Fiastra alla BIT di Milano, una vetrina internazionale per il lago

Anche Fiastra ha fatto bella mostra di sé alla Borsa Internazionale del Turismo di Milano che si è conclusa ieri. Il sindaco Claudio Castelletti e il vicesindaco Sauro Scaficchia hanno avuto l’opportunità di illustrare il progetto di riqualificazione legato alla grande attrattiva del lago in un evento ad hoc realizzato presso lo stand della Regione Marche.

“La riqualificazione del lakefront del Lago di Fiastra” – questo il titolo dell’evento che si è tenuto ieri alle 14.30 – ha fatto conoscere il nostro territorio ad un pubblico qualificato di addetti ai lavori ed è servito a sensibilizzare le politiche regionali su un progetto strategico non solo per Fiastra ma per tutto l’entroterra maceratese.
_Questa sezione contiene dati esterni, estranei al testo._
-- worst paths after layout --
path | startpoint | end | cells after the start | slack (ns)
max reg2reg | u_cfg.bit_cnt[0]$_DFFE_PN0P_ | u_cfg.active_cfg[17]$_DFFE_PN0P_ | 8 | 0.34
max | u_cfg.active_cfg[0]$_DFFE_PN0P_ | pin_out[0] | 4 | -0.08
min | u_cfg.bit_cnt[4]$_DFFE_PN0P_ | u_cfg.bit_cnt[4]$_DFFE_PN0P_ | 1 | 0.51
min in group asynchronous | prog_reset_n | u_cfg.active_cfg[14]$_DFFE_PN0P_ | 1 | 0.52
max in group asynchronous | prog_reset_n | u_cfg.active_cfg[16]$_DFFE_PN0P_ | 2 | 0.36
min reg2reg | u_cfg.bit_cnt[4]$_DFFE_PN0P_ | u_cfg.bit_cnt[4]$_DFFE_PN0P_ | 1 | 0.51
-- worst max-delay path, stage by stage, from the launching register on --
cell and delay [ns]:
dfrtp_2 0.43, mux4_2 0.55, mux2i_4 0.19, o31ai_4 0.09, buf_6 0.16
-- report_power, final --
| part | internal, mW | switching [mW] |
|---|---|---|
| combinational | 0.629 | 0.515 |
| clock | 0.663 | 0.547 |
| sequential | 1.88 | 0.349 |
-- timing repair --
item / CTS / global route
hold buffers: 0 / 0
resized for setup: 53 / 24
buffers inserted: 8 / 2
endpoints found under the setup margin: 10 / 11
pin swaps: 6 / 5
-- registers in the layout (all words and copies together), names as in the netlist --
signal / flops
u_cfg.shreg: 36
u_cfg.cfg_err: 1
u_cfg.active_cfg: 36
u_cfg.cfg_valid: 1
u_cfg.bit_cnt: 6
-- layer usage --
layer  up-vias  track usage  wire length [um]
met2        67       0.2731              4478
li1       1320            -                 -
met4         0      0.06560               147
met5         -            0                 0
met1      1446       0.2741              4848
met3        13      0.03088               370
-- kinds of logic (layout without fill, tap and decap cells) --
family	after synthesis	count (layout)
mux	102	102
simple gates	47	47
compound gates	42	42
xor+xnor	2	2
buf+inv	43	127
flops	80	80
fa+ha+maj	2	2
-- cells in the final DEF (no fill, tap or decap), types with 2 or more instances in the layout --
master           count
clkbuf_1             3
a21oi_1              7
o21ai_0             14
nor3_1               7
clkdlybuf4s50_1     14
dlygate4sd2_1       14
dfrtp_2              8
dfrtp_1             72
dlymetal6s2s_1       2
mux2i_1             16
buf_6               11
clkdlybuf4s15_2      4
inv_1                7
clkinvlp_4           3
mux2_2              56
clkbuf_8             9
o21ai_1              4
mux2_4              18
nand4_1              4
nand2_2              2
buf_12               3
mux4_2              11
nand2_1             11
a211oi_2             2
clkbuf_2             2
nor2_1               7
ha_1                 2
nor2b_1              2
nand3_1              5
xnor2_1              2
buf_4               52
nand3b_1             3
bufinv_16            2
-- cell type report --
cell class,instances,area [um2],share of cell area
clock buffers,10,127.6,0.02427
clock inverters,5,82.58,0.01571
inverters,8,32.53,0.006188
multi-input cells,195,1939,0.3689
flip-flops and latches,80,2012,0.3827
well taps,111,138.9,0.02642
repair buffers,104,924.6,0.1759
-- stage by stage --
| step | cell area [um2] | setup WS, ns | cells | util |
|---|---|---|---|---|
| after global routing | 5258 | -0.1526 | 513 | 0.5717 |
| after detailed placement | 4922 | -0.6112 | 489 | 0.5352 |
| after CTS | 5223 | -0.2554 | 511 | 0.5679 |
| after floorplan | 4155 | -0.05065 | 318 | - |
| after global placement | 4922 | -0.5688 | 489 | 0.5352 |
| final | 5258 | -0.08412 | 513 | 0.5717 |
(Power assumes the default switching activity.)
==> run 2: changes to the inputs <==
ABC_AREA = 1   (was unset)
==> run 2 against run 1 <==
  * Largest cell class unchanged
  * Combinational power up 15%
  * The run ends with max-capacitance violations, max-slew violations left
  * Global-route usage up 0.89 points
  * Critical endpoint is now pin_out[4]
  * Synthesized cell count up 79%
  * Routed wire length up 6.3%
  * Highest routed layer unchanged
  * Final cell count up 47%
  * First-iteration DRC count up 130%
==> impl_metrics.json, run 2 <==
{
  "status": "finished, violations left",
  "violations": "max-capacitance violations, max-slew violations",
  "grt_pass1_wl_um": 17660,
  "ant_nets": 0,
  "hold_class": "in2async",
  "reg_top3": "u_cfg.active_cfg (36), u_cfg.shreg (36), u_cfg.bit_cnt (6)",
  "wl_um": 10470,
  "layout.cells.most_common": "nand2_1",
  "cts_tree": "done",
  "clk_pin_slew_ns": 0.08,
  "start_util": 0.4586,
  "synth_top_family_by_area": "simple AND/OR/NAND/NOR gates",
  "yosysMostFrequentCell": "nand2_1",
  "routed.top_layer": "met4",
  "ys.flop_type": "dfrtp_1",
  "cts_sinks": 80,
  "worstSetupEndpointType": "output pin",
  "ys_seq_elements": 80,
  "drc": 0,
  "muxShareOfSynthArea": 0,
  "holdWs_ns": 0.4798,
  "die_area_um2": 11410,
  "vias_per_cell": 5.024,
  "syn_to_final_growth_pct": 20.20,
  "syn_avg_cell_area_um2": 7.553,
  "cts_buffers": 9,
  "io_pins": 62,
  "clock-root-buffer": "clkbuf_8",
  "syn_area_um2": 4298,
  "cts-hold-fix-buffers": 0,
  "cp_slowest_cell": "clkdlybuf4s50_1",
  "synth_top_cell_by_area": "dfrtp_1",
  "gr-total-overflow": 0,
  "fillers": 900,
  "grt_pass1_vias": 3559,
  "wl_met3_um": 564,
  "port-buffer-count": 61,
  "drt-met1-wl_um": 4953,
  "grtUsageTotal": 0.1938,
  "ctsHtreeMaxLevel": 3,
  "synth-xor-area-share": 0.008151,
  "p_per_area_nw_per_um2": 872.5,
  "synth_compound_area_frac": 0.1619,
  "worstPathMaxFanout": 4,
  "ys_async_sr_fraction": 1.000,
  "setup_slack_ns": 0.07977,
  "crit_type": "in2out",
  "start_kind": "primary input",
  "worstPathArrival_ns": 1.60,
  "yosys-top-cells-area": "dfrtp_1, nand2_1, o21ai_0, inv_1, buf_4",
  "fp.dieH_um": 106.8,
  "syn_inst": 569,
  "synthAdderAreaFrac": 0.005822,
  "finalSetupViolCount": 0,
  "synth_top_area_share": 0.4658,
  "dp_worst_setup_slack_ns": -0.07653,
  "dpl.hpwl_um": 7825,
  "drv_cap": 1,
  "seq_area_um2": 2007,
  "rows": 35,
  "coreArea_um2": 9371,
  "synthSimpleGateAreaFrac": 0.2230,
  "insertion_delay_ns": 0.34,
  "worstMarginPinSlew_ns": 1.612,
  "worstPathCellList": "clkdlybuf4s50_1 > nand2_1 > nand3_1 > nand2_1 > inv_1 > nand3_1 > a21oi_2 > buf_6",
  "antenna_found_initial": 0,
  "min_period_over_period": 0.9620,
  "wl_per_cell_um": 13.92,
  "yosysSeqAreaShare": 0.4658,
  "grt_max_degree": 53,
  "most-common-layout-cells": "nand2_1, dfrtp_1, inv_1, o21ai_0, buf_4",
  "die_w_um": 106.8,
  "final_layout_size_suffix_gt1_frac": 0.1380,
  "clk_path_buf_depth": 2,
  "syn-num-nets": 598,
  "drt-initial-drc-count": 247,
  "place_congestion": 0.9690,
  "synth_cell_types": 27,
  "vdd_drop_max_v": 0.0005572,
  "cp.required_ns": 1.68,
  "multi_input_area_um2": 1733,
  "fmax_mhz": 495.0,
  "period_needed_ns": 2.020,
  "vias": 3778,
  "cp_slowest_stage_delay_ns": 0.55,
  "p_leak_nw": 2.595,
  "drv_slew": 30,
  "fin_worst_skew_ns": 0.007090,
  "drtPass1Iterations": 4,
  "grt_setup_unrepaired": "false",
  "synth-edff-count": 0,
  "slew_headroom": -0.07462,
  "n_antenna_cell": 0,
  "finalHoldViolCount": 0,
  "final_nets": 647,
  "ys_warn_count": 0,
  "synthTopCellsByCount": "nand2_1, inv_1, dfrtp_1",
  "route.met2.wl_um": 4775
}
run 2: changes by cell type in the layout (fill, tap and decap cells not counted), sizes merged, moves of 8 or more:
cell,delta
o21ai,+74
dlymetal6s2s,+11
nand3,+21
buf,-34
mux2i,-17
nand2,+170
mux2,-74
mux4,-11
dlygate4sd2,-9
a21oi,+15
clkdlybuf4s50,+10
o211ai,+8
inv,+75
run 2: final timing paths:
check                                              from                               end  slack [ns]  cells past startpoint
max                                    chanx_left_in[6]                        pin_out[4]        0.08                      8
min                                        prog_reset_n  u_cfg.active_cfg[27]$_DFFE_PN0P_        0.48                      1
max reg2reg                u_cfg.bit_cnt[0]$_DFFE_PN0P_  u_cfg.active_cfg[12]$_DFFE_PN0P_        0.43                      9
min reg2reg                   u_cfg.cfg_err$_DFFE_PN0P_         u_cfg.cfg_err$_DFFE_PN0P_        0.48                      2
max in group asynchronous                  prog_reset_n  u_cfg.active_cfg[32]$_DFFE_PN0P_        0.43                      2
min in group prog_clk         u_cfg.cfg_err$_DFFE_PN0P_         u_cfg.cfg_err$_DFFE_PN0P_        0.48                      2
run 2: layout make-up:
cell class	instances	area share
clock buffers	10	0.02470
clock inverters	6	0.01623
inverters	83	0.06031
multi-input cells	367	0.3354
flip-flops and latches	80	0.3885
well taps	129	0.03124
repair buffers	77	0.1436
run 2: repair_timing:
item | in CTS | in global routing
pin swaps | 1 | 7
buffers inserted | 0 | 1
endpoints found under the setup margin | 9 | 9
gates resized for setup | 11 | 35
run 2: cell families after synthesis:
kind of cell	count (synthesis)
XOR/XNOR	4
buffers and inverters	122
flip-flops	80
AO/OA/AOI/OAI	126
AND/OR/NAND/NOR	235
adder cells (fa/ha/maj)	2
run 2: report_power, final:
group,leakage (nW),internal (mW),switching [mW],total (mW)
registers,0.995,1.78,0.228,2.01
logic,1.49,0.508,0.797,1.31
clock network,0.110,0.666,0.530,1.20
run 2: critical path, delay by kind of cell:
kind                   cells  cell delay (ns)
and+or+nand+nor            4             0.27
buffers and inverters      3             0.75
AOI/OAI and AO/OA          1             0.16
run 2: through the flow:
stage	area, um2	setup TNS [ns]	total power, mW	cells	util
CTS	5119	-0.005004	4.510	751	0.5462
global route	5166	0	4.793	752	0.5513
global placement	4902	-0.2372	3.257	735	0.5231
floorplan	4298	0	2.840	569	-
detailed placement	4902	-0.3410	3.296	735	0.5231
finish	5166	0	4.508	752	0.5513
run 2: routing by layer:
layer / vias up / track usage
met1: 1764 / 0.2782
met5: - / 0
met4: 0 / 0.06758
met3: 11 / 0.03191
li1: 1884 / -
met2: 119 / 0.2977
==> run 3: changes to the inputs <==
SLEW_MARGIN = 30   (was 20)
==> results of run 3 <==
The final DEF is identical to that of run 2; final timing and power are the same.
Il progetto, che da un punto di vista tecnico è ormai ad uno stadio pressoché definitivo, è ancora in una fase iniziale di reperimento di risorse finanziarie, secondo una strada già intrapresa che punta alla collaborazione tra pubblico e privato per il raggiungimento dell’obiettivo.

Lo studio De Mattia, che tramite l’attuale gestore ha presentato il progetto di riqualificazione da subito condiviso dal Comune, ha illustrato i punti di forza del progetto: impatto ambientale nullo e miglioramento dell’impatto visivo, riorganizzazione dei flussi turistici nei periodi di maggiore afflusso, nuove opportunità economiche e miglioramento qualitativo dell’offerta turistica. Un grande spazio ipogeo ingloberebbe infatti tutti i servizi attualmente presenti ed aumenterebbe l’offerta per crearne di nuovi, ovviamente in linea con la vocazione del territorio. L’attuale superficie adiacente al parcheggio avrebbe un nuovo assetto, aperto verso la vista del lago, e riuscirebbe a supportare attività rivolte anche ai cittadini. Si sta infine studiando anche la possibilità di sostenere il fabbisogno energetico dell’intera struttura con energia rinnovabile proveniente da fonte idro-termica fornita dal lago.

E’ un progetto molto ambizioso ed altamente innovativo ma perfettamente in linea con la strategia turistica della Regione Marche come è stato confermato anche durante l’incontro di ieri. La sua realizzazione consentirebbe a Fiastra di porsi veramente come fulcro turistico di una buona fetta dell’entroterra marchigiano, un territorio straziato dal sisma ma con una gran voglia di ripartire.